=== Task to carry out ===
Search the records for the string "asynchronous", and show each line where it appears.
-- Given records follows --
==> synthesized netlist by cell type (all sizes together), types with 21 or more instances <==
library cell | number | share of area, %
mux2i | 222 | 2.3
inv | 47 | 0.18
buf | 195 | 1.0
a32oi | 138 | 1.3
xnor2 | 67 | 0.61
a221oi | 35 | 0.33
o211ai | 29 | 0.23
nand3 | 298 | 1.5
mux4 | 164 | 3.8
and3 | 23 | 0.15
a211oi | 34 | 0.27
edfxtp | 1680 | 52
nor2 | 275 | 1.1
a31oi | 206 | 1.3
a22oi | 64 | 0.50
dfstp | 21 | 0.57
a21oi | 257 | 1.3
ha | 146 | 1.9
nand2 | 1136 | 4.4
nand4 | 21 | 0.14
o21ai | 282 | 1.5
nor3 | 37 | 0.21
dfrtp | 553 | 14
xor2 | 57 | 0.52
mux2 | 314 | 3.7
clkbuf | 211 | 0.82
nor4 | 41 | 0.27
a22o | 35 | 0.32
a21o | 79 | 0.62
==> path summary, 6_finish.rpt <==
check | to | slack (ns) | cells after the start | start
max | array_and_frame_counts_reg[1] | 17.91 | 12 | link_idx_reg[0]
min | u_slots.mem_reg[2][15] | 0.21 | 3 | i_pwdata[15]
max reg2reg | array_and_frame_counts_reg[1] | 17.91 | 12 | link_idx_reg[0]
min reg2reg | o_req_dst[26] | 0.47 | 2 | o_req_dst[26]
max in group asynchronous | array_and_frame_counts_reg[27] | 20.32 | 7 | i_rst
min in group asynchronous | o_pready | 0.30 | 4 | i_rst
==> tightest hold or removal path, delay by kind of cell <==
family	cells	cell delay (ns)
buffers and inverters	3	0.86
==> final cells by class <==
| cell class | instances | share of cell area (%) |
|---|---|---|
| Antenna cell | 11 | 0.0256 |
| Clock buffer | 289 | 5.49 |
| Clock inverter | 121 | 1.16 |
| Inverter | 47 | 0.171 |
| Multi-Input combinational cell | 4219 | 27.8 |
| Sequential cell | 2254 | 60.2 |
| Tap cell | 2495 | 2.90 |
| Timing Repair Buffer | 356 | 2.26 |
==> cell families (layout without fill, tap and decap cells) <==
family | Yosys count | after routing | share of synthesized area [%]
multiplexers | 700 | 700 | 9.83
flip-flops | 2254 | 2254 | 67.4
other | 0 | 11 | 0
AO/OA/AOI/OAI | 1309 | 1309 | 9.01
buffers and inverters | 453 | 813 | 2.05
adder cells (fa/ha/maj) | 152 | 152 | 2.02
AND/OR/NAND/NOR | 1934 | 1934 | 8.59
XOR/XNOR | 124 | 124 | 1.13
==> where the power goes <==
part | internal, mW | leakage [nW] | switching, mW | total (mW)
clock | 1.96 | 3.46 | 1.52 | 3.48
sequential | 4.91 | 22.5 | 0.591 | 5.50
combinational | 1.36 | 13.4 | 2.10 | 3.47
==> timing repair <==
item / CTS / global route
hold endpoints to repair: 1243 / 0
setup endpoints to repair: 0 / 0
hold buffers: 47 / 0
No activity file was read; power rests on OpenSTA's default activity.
<file path="src/logic/sdch_pkg.sv">
// Purpose: shared types and constants for the subframe dynamic configuration handler
// Assumes: one clock domain, DMA queues modelled as valid/ready streams
// Notes: configuration word widths are plain defaults
package sdch_pkg;
	localparam int unsigned SUBFRAME_W = 4;
	localparam int unsigned FRAME_W = 10;
	localparam int unsigned CFG_W = 64;
	localparam logic [SUBFRAME_W-1:0] LAST_SUBFRAME = 4'h9;
	localparam logic STRICT_RESET = 1'b0;
	localparam logic [CFG_W-1:0] EMPTY_CFG = 64'h0000000000000000;

	typedef struct packed {
		logic [FRAME_W-1:0] frame;
		logic [SUBFRAME_W-1:0] subframe;
	} timing_notice_t;

	typedef struct packed {
		logic valid;
		logic stale;
		logic [CFG_W-1:0] cfg;
	} encoder_cfg_t;
endpackage

</file>
<file path="src/logic/subframe_dynamic_config_handler.sv">
// Purpose: posts per-subframe timing notices and hands host configurations to the encoders
// Assumes: trigger is a one-cycle pulse from logic on clk; queues use valid/ready
// Notes:
// Notes on behaviour
// - each trigger pushes a timing notice describing the following subframe
// - at the next trigger the queued configuration goes to the encoders
// - strict mode with nothing queued supplies an empty configuration
// - tolerant mode with nothing queued resupplies the last received configuration
// - strict mode comes up off after reset
`timescale 1ns/1ps
`default_nettype none
module subframe_dynamic_config_handler (
	// Clock and reset
	input wire logic clk,
	input wire logic arst_n,
	// Mode control
	input wire logic strict_timing_mode_set,
	input wire logic strict_timing_mode_val,
	// Subframe trigger
	input wire logic subframe_trigger,
	// Timing notice queue, target to host
	output sdch_pkg::timing_notice_t timing_notice_data,
	output logic timing_notice_valid,
	input wire logic timing_notice_ready,
	output logic timing_notice_overflow,
	// Downlink configuration queue, host to target
	input wire logic [sdch_pkg::CFG_W-1:0] downlink_config_data,
	input wire logic downlink_config_valid,
	output logic downlink_config_ready,
	// Encoder side
	output sdch_pkg::encoder_cfg_t encoder_cfg,
	output logic encoder_cfg_strobe,
	output logic strict_timing_mode
);
	// Registered state, one register per concern
	logic strict_ff;
	logic [sdch_pkg::SUBFRAME_W-1:0] sf_ff;
	logic [sdch_pkg::FRAME_W-1:0] fr_ff;
	sdch_pkg::timing_notice_t notice_ff;
	logic notice_vld_ff;
	logic ovf_ff;
	logic cfg_rdy_ff;
	logic [sdch_pkg::CFG_W-1:0] held_ff;
	sdch_pkg::encoder_cfg_t enc_ff;
	logic enc_stb_ff;
	// Next values of the registers above
	logic nxt_strict;
	sdch_pkg::timing_notice_t nxt_pos;
	sdch_pkg::timing_notice_t nxt_notice;
	logic nxt_notice_vld;
	logic [sdch_pkg::CFG_W-1:0] nxt_held;
	sdch_pkg::encoder_cfg_t nxt_enc;
	// Handshake terms
	logic take_cfg;
	logic notice_taken;
	logic notice_lost;

	// Subframe after the given one; the frame number wraps silently at its width
	function automatic sdch_pkg::timing_notice_t step_position(
		input logic [sdch_pkg::FRAME_W-1:0] frame,
		input logic [sdch_pkg::SUBFRAME_W-1:0] subframe
	);
		sdch_pkg::timing_notice_t pos;
		if (subframe == sdch_pkg::LAST_SUBFRAME) begin
			pos.frame = frame + 1'b1;
			pos.subframe = '0;
		end else begin
			pos.frame = frame;
			pos.subframe = subframe + 1'b1;
		end
		return pos;
	endfunction

	// Fresh word first; otherwise the mode picks between empty and the last word
	function automatic sdch_pkg::encoder_cfg_t pick_cfg(
		input logic fresh,
		input logic strict,
		input logic [sdch_pkg::CFG_W-1:0] word,
		input logic [sdch_pkg::CFG_W-1:0] last
	);
		sdch_pkg::encoder_cfg_t sel;
		if (fresh) begin
			sel.valid = 1'b1;
			sel.stale = 1'b0;
			sel.cfg = word;
		end else if (strict) begin
			sel.valid = 1'b0;
			sel.stale = 1'b0;
			sel.cfg = sdch_pkg::EMPTY_CFG;
		end else begin
			sel.valid = 1'b1;
			sel.stale = 1'b1;
			sel.cfg = last;
		end
		return sel;
	endfunction

	assign nxt_pos = step_position(fr_ff, sf_ff);
	// A word is taken only in a trigger cycle, so early words wait in the host queue
	assign take_cfg = subframe_trigger && downlink_config_valid && cfg_rdy_ff;
	assign notice_taken = notice_vld_ff && timing_notice_ready;
	// An untaken notice is overwritten rather than queued; the pulse tells the host
	assign notice_lost = subframe_trigger && notice_vld_ff && !timing_notice_ready;

	always_comb begin
		nxt_strict = strict_ff;
		if (strict_timing_mode_set) begin
			nxt_strict = strict_timing_mode_val;
		end
	end

	always_comb begin
		nxt_notice = notice_ff;
		if (subframe_trigger) begin
			nxt_notice = nxt_pos;
		end
	end

	// A new notice wins over the host taking the old one in the same cycle
	always_comb begin
		nxt_notice_vld = notice_vld_ff;
		if (subframe_trigger) begin
			nxt_notice_vld = 1'b1;
		end else if (notice_taken) begin
			nxt_notice_vld = 1'b0;
		end
	end

	always_comb begin
		nxt_held = held_ff;
		if (take_cfg) begin
			nxt_held = downlink_config_data;
		end
	end

	always_comb begin
		nxt_enc = enc_ff;
		if (subframe_trigger) begin
			nxt_enc = pick_cfg(take_cfg, strict_ff, downlink_config_data, held_ff);
		end
	end

	always_ff @(posedge clk or negedge arst_n) begin
		if (!arst_n) begin
			strict_ff <= sdch_pkg::STRICT_RESET;
		end else begin
			strict_ff <= nxt_strict;
		end
	end

	always_ff @(posedge clk or negedge arst_n) begin
		if (!arst_n) begin
			sf_ff <= '0;
		end else if (subframe_trigger) begin
			sf_ff <= nxt_pos.subframe;
		end
	end

	always_ff @(posedge clk or negedge arst_n) begin
		if (!arst_n) begin
			fr_ff <= '0;
		end else if (subframe_trigger) begin
			fr_ff <= nxt_pos.frame;
		end
	end

	always_ff @(posedge clk or negedge arst_n) begin
		if (!arst_n) begin
			notice_ff <= '0;
		end else begin
			notice_ff <= nxt_notice;
		end
	end

	always_ff @(posedge clk or negedge arst_n) begin
		if (!arst_n) begin
			notice_vld_ff <= 1'b0;
		end else begin
			notice_vld_ff <= nxt_notice_vld;
		end
	end

	always_ff @(posedge clk or negedge arst_n) begin
		if (!arst_n) begin
			ovf_ff <= 1'b0;
		end else begin
			ovf_ff <= notice_lost;
		end
	end

	// Ready is registered high so the trigger alone gates acceptance
	always_ff @(posedge clk or negedge arst_n) begin
		if (!arst_n) begin
			cfg_rdy_ff <= 1'b0;
		end else begin
			cfg_rdy_ff <= 1'b1;
		end
	end

	always_ff @(posedge clk or negedge arst_n) begin
		if (!arst_n) begin
			held_ff <= sdch_pkg::EMPTY_CFG;
		end else begin
			held_ff <= nxt_held;
		end
	end

	always_ff @(posedge clk or negedge arst_n) begin
		if (!arst_n) begin
			enc_ff <= '0;
		end else begin
			enc_ff <= nxt_enc;
		end
	end

	always_ff @(posedge clk or negedge arst_n) begin
		if (!arst_n) begin
			enc_stb_ff <= 1'b0;
		end else begin
			enc_stb_ff <= subframe_trigger;
		end
	end

	assign timing_notice_data = notice_ff;
	assign timing_notice_valid = notice_vld_ff;
	assign timing_notice_overflow = ovf_ff;
	assign downlink_config_ready = cfg_rdy_ff && subframe_trigger;
	assign encoder_cfg = enc_ff;
	assign encoder_cfg_strobe = enc_stb_ff;
	assign strict_timing_mode = strict_ff;
endmodule
`default_nettype wire

</file>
-- Given records concluded --
=== Task solution ===
max in group asynchronous | array_and_frame_counts_reg[27] | 20.32 | 7 | i_rst
min in group asynchronous | o_pready | 0.30 | 4 | i_rst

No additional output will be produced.